In 2003, under the title A Dead Shark Isn't Art, the Stuckism International Gallery exhibited a shark which had first been put on public display two years before Hirst's by Eddie Saunders in his Shoreditch (London) shop, JD Electrical Supplies. The Stuckists suggested that Hirst may have got the idea for his work from Saunders' shop display.

In a speech at the Royal Academy in 2004, art critic Robert Hughes used The Physical Impossibility of Death in the Mind of Someone Living as a prime example of how the international art market at the time was a "cultural obscenity". Without naming the artwork or the artist, he stated that brush marks in the lace collar of a painting by Velázquez could be more radical than a shark "murkily disintegrating in its tank on the other side of the Thames".

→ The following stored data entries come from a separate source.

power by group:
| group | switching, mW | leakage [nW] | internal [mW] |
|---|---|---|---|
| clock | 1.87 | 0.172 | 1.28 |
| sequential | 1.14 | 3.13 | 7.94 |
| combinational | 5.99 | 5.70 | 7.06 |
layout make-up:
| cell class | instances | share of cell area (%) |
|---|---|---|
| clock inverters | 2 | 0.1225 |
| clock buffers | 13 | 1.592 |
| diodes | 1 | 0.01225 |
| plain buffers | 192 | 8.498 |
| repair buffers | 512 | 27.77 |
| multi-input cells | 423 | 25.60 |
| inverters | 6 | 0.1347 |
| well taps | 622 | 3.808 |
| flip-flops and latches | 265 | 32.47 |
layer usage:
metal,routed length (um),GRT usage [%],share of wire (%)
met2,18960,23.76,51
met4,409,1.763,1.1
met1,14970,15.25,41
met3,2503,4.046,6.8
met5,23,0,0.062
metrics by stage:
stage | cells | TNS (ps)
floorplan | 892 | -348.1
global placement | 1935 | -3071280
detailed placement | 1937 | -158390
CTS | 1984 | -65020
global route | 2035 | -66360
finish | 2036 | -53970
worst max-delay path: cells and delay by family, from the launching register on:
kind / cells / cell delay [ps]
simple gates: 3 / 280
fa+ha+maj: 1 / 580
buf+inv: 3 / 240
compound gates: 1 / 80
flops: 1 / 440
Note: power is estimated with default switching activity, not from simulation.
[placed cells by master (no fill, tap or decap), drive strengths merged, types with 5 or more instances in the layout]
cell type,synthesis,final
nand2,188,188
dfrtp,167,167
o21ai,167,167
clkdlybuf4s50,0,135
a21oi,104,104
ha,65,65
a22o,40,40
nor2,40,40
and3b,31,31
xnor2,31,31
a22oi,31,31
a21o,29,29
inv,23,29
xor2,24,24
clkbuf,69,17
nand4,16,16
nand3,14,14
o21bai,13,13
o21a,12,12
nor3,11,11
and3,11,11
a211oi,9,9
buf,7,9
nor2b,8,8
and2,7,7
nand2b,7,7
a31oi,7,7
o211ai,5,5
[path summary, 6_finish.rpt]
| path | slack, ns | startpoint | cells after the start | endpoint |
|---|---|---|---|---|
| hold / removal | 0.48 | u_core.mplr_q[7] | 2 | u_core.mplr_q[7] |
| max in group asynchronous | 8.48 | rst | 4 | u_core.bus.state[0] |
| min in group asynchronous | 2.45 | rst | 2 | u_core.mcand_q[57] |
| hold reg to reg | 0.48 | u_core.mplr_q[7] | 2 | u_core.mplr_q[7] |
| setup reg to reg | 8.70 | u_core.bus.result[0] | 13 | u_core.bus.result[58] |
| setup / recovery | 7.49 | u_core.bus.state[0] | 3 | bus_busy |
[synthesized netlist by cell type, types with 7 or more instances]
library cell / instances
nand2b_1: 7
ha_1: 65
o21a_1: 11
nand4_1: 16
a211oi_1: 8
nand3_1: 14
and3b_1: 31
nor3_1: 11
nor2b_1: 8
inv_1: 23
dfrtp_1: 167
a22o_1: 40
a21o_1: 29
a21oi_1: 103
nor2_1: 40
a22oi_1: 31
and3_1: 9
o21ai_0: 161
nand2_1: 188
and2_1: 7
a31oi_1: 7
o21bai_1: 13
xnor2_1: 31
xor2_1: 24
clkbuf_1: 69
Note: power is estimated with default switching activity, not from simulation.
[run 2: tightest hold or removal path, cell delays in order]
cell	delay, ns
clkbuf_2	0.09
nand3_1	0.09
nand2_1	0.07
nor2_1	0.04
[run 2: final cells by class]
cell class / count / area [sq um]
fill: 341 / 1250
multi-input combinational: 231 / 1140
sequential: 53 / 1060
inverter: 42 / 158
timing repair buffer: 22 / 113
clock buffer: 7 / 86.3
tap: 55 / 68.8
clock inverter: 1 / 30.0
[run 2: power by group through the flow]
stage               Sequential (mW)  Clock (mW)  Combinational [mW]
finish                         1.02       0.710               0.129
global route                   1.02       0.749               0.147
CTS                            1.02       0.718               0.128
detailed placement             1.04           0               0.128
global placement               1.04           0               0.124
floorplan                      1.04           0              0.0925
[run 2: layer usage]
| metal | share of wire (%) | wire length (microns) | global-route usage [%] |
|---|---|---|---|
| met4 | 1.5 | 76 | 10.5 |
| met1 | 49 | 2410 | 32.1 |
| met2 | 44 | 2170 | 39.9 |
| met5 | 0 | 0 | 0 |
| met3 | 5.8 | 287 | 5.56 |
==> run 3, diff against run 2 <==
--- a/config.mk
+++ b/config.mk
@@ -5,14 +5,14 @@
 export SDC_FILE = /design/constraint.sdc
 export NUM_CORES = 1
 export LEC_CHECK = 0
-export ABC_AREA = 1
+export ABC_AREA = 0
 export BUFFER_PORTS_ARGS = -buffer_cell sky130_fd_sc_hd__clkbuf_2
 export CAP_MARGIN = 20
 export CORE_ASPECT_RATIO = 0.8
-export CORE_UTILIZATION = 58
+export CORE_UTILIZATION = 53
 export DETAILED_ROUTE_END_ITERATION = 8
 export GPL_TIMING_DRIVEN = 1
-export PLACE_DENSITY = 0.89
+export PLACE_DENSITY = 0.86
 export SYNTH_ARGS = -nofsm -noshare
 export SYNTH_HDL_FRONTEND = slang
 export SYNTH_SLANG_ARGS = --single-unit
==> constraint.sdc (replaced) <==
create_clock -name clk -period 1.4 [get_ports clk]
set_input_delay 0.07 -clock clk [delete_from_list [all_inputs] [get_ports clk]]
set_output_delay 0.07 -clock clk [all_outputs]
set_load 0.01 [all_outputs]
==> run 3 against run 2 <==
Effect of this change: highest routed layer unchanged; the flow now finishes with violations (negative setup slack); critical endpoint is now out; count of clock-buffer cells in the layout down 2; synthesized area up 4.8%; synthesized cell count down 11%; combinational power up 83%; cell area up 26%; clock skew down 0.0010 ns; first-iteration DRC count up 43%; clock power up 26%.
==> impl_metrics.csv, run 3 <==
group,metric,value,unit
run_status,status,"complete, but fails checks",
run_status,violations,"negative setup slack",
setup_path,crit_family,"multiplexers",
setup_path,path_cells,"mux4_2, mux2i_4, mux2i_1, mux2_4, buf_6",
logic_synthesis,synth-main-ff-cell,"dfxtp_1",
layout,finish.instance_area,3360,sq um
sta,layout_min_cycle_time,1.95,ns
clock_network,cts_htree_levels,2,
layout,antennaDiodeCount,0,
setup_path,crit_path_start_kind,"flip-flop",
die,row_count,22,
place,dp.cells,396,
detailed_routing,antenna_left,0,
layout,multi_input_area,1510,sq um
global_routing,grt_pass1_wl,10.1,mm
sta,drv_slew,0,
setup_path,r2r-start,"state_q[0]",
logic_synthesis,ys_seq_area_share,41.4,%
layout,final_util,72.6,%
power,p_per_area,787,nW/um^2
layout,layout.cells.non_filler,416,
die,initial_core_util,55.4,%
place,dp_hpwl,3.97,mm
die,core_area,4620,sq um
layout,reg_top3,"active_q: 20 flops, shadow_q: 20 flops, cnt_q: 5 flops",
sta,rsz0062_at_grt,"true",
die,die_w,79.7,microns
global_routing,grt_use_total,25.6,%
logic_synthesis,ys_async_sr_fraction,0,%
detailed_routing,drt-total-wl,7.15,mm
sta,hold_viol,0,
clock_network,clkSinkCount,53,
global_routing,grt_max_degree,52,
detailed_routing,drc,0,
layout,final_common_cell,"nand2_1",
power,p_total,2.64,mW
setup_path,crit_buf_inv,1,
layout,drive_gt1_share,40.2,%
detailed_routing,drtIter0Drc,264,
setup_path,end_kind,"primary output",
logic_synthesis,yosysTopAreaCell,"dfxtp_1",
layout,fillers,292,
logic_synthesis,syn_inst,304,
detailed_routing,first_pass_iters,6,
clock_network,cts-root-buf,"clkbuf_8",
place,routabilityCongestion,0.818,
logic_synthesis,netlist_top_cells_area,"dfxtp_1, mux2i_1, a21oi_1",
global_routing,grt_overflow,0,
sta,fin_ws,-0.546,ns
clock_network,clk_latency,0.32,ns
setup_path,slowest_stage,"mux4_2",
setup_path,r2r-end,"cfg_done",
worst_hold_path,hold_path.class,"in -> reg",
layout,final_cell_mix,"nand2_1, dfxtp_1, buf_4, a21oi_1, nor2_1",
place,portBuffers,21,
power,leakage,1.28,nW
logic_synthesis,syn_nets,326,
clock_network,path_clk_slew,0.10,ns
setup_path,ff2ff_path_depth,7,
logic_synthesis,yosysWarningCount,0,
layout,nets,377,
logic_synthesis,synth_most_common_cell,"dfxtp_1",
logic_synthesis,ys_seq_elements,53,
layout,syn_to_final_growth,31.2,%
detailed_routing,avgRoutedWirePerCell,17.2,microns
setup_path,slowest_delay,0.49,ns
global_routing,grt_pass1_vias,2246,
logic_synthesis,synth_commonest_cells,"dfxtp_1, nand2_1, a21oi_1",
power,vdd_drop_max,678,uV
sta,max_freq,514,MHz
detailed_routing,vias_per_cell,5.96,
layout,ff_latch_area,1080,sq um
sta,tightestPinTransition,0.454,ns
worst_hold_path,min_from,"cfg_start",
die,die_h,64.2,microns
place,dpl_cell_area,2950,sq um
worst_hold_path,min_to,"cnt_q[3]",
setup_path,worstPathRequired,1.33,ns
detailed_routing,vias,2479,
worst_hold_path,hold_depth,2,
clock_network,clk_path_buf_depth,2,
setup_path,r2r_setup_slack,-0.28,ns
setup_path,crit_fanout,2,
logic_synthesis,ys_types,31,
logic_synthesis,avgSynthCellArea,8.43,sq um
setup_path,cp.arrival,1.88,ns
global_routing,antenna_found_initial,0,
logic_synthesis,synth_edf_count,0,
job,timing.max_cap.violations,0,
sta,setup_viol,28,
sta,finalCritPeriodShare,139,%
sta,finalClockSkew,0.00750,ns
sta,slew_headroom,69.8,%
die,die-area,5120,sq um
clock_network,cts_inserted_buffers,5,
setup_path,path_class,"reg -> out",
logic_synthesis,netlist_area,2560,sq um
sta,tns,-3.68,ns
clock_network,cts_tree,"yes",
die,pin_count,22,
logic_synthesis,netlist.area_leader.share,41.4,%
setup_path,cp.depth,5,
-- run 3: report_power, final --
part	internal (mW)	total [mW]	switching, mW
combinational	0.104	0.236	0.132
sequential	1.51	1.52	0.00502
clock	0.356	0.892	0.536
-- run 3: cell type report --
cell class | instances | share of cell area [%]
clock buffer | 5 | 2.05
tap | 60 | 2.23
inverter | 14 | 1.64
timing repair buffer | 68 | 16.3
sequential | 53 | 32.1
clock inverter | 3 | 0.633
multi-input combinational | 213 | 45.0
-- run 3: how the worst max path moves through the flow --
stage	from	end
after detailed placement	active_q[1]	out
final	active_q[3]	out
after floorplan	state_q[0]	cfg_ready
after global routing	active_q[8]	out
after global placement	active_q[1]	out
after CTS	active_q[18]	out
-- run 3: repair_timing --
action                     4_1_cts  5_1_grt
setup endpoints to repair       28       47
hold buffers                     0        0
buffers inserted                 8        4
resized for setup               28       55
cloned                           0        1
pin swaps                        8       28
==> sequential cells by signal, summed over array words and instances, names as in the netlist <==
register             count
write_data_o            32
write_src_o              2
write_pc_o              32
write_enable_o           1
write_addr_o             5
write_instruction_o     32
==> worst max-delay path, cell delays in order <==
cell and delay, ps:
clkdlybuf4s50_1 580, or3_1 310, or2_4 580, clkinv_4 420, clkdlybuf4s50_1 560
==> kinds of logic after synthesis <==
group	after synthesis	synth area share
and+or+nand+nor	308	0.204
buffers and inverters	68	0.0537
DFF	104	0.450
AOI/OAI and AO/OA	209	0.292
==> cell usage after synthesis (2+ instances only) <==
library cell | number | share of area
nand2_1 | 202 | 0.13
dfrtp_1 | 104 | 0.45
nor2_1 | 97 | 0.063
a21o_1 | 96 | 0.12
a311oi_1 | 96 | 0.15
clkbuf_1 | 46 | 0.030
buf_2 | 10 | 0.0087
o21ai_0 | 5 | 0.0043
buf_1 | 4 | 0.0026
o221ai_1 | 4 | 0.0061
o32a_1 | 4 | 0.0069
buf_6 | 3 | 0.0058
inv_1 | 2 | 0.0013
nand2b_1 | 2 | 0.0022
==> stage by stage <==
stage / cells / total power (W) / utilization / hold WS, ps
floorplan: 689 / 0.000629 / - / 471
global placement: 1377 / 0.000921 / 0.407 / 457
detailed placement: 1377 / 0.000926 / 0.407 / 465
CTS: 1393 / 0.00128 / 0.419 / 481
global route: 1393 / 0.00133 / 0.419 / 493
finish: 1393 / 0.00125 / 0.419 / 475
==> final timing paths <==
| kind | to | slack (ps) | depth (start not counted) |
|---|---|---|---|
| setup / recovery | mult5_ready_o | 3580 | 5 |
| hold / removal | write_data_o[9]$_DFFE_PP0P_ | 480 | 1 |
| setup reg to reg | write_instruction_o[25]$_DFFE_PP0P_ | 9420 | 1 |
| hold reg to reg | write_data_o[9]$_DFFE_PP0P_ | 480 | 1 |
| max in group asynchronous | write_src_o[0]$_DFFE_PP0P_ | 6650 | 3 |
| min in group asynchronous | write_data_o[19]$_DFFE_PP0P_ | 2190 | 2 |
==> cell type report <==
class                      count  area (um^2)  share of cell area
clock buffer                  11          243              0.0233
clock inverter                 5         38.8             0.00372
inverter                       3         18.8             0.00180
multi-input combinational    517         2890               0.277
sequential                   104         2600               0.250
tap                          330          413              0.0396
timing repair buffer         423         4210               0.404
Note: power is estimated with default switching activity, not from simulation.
===== src/rtl/multicycle_sequencer.sv =====
// rtl/multicycle_sequencer.sv - multi-cycle FETCH/DECODE/EXEC/WB instruction sequencer
//
// Owns PC and IR. Fetches each instruction over a req/ack imem port and latches
// the control unit's decode. It then steps the instruction through
// EXEC and WB while driving the datapath enables.
// Optional feature macro: SEQ_SINGLE_STEP_EN (adds step_mode/step inputs).
//
// Ports:
//   clk, rst                  clock, synchronous active-high reset
//   run                       leave IDLE and start fetching
//   imem_req/imem_addr        fetch request and address (= pc)
//   imem_ack/imem_rdata       fetch completion and instruction word
//   instr/opcode              latched IR and its opcode field
//   ctl_branch/alusrc/regwrite/aluctrl  control unit decode inputs
//   alu_zero                  ALU zero flag, sampled in EXEC
//   rf_we/alu_src/alu_ctrl    datapath enables
//   pc                        current PC
//   halt                      stopped on illegal opcode
//   step_mode/step            single-step controls (SEQ_SINGLE_STEP_EN only)
module multicycle_sequencer #(
  parameter int PC_W    = 8,
  parameter int INSTR_W = 16,
  parameter logic [PC_W-1:0] RESET_PC = '0
) (
  input  logic               clk,
  input  logic               rst,
  input  logic               run,
`ifdef SEQ_SINGLE_STEP_EN
  input  logic               step_mode,
  input  logic               step,
`endif
  output logic               imem_req,
  output logic [PC_W-1:0]    imem_addr,
  input  logic               imem_ack,
  input  logic [INSTR_W-1:0] imem_rdata,
  output logic [INSTR_W-1:0] instr,
  output logic [3:0]         opcode,
  input  logic               ctl_branch,
  input  logic               ctl_alusrc,
  input  logic               ctl_regwrite,
  input  logic [1:0]         ctl_aluctrl,
  input  logic               alu_zero,
  output logic               rf_we,
  output logic               alu_src,
  output logic [1:0]         alu_ctrl,
  output logic [PC_W-1:0]    pc,
  output logic               halt
);

  typedef enum logic [2:0] {
    S_IDLE, S_FETCH, S_DECODE, S_EXEC, S_WB, S_HALT
  } state_t;

  state_t               state, state_n;
  logic [INSTR_W-1:0]   ir;
  logic                 br_q, src_q, rw_q, zero_q;
  logic [1:0]           ctrl_q;
  logic                 req_ok;
  logic                 fetch_done;
  logic signed [PC_W-1:0] br_off;

`ifdef SEQ_SINGLE_STEP_EN
  // A step pulse seen in IDLE/FETCH arms exactly one fetch; it is consumed
  // when that fetch completes.
  logic armed;
  assign req_ok = !step_mode || armed;

  always_ff @(posedge clk) begin
    if (rst) begin
      armed <= 1'b0;
    end else if (fetch_done) begin
      armed <= 1'b0;
    end else if ((state == S_IDLE || state == S_FETCH) && step) begin
      armed <= 1'b1;
    end
  end
`else
  assign req_ok = 1'b1;
`endif

  assign fetch_done = (state == S_FETCH) && req_ok && imem_ack;
  assign br_off     = PC_W'($signed(ir[7:0]));

  assign imem_addr = pc;
  assign instr     = ir;
  assign opcode    = ir[INSTR_W-1 -: 4];

  always_ff @(posedge clk) begin
    if (rst) begin
      state <= S_IDLE;
    end else begin
      state <= state_n;
    end
  end

  always_ff @(posedge clk) begin
    if (rst) begin
      pc     <= RESET_PC;
      ir     <= '0;
      br_q   <= 1'b0;
      src_q  <= 1'b0;
      rw_q   <= 1'b0;
      ctrl_q <= 2'b00;
      zero_q <= 1'b0;
    end else begin
      if (fetch_done) begin
        ir <= imem_rdata;
      end
      if (state == S_DECODE && opcode < 4'h8) begin
        br_q   <= ctl_branch;
        src_q  <= ctl_alusrc;
        rw_q   <= ctl_regwrite;
        ctrl_q <= ctl_aluctrl;
      end
      if (state == S_EXEC) begin
        zero_q <= alu_zero;
      end
      if (state == S_WB) begin
        if (br_q && zero_q) begin
          pc <= pc + PC_W'(1) + br_off;
        end else begin
          pc <= pc + PC_W'(1);
        end
      end
    end
  end

  always_comb begin
    state_n  = state;
    imem_req = 1'b0;
    rf_we    = 1'b0;
    alu_src  = 1'b0;
    alu_ctrl = 2'b00;
    halt     = 1'b0;
    case (state)
      S_IDLE: begin
        if (run) state_n = S_FETCH;
      end
      S_FETCH: begin
        imem_req = req_ok;
        if (fetch_done) state_n = S_DECODE;
      end
      S_DECODE: begin
        state_n = (opcode >= 4'h8) ? S_HALT : S_EXEC;
      end
      S_EXEC: begin
        alu_src  = src_q;
        alu_ctrl = ctrl_q;
        state_n  = S_WB;
      end
      S_WB: begin
        alu_src  = src_q;
        alu_ctrl = ctrl_q;
        rf_we    = rw_q;
        state_n  = S_FETCH;
      end
      S_HALT: begin
        halt = 1'b1;
      end
      default: begin
        state_n = S_IDLE;
      end
    endcase
  end

endmodule
[src/rtl/icache_fill.sv]
// icache_fill: critical-word-first instruction-cache line refill engine.
// Issues one wrapping burst per miss, writes each beat into the victim CAM
// way and returns the requested word as soon as its beat arrives.
module icache_fill #(
    parameter int LINE_WORDS = 4,
    parameter int WAYS       = 2,
    parameter int PADDR_W    = 29,
    localparam int WAYW      = (WAYS > 1) ? $clog2(WAYS) : 1,
    localparam int OFFW      = $clog2(LINE_WORDS),
    localparam int AW        = PADDR_W - 2,
    localparam int TAGW      = AW - OFFW
) (
    input  logic            clk_core,
    input  logic            reset_n,
    input  logic            fill_req,
    input  logic [AW-1:0]   fill_addr,
    input  logic            kill,
    output logic            icf_busy,
    output logic            icf_insn_valid,
    output logic [31:0]     icf_insn,
    output logic            icf_exc,
    output logic            icf_cam_write_req,
    output logic [WAYW-1:0] icf_cam_write_way,
    output logic [OFFW-1:0] icf_cam_write_offset,
    output logic [TAGW-1:0] icf_cam_write_tag,
    output logic [31:0]     icf_cam_write_data,
    output logic            icf_cam_line_valid,
    output logic            icf_cvalid,
    input  logic            bmain_cready,
    output logic            icf_cmd,
    output logic [AW-1:0]   icf_addr,
    input  logic            bmain_rvalid,
    output logic            icf_rready,
    input  logic            bmain_rlast,
    input  logic [31:0]     bmain_rdata,
    input  logic            bmain_error,
    output logic            icf_eack
);

    typedef enum logic [1:0] {S_IDLE, S_CMD, S_DATA} state_t;

    localparam logic [OFFW-1:0] LAST = OFFW'(LINE_WORDS - 1);

    state_t          state;
    logic [AW-1:0]   lat_addr;
    logic [OFFW-1:0] count;
    logic            killed;
    logic [WAYW-1:0] victim;
    logic [WAYW-1:0] victim_next;
    logic            live;
    logic            beat;

    // Next victim way; a single-way cache always refills way 0.
    always_comb begin
        victim_next = '0;
        if (WAYS > 1) begin
            victim_next = victim + WAYW'(1);
        end
    end

    // A fill is live when neither an earlier nor a same-cycle kill has hit it.
    always_comb begin
        live = ~(killed | kill);
        beat = (state == S_DATA) & bmain_rvalid & ~bmain_error;
    end

    // Refill sequencer: command issue, beat counting, kill drain and error exits.
    always_ff @(posedge clk_core or negedge reset_n) begin
        if (!reset_n) begin
            state          <= S_IDLE;
            lat_addr       <= '0;
            count          <= '0;
            killed         <= 1'b0;
            victim         <= '0;
            icf_insn       <= '0;
            icf_insn_valid <= 1'b0;
            icf_exc        <= 1'b0;
        end else begin
            icf_insn_valid <= 1'b0;
            icf_exc        <= 1'b0;
            case (state)
                S_IDLE: begin
                    killed <= 1'b0;
                    if (fill_req && !kill) begin
                        lat_addr <= fill_addr;
                        state    <= S_CMD;
                    end
                end
                S_CMD: begin
                    if (kill) begin
                        killed <= 1'b1;
                    end
                    if (bmain_error) begin
                        icf_exc <= live;
                        killed  <= 1'b0;
                        state   <= S_IDLE;
                    end else if (bmain_cready) begin
                        count <= '0;
                        state <= S_DATA;
                    end
                end
                S_DATA: begin
                    if (kill) begin
                        killed <= 1'b1;
                    end
                    if (bmain_error) begin
                        icf_exc <= live;
                        killed  <= 1'b0;
                        state   <= S_IDLE;
                    end else if (bmain_rvalid) begin
                        if (count == '0) begin
                            icf_insn       <= bmain_rdata;
                            icf_insn_valid <= live;
                        end
                        if (count == LAST) begin
                            // Line is only committed if the bus closes the burst correctly.
                            if (bmain_rlast) begin
                                if (!killed) begin
                                    victim <= victim_next;
                                end
                            end else begin
                                icf_exc <= live;
                            end
                            killed <= 1'b0;
                            state  <= S_IDLE;
                        end else if (bmain_rlast) begin
                            icf_exc <= live;
                            killed  <= 1'b0;
                            state   <= S_IDLE;
                        end else begin
                            count <= count + OFFW'(1);
                        end
                    end
                end
                default: begin
                    state <= S_IDLE;
                end
            endcase
        end
    end

    // Bus handshake and CAM write strobes derived from the current state and beat.
    always_comb begin
        icf_busy             = (state != S_IDLE);
        icf_cvalid           = (state == S_CMD);
        icf_rready           = (state == S_DATA);
        icf_cmd              = 1'b1;
        icf_addr             = lat_addr;
        icf_eack             = (state != S_IDLE) & bmain_error;
        icf_cam_write_req    = beat & ~killed;
        icf_cam_write_way    = victim;
        icf_cam_write_offset = lat_addr[OFFW-1:0] + count;
        icf_cam_write_tag    = lat_addr[AW-1:OFFW];
        icf_cam_write_data   = '0;
        if (beat && !killed) begin
            icf_cam_write_data = bmain_rdata;
        end
        icf_cam_line_valid   = beat & ~killed & (count == LAST) & bmain_rlast;
    end

endmodule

Critics have also questioned the ethics of the part of Hirst's oeuvre that involves dead animals. One estimate puts the number of creatures killed for Hirst's pieces at 913,450, including individual insects.

The 2009 British-Hungarian film The Nutcracker in 3D features a scene in which a pet shark is electrocuted in a water tank, which director Andrei Konchalovsky cites as a reference to Hirst's artwork.

Hirst's response to those who said that anyone could have done this artwork was, "But you didn't, did you?"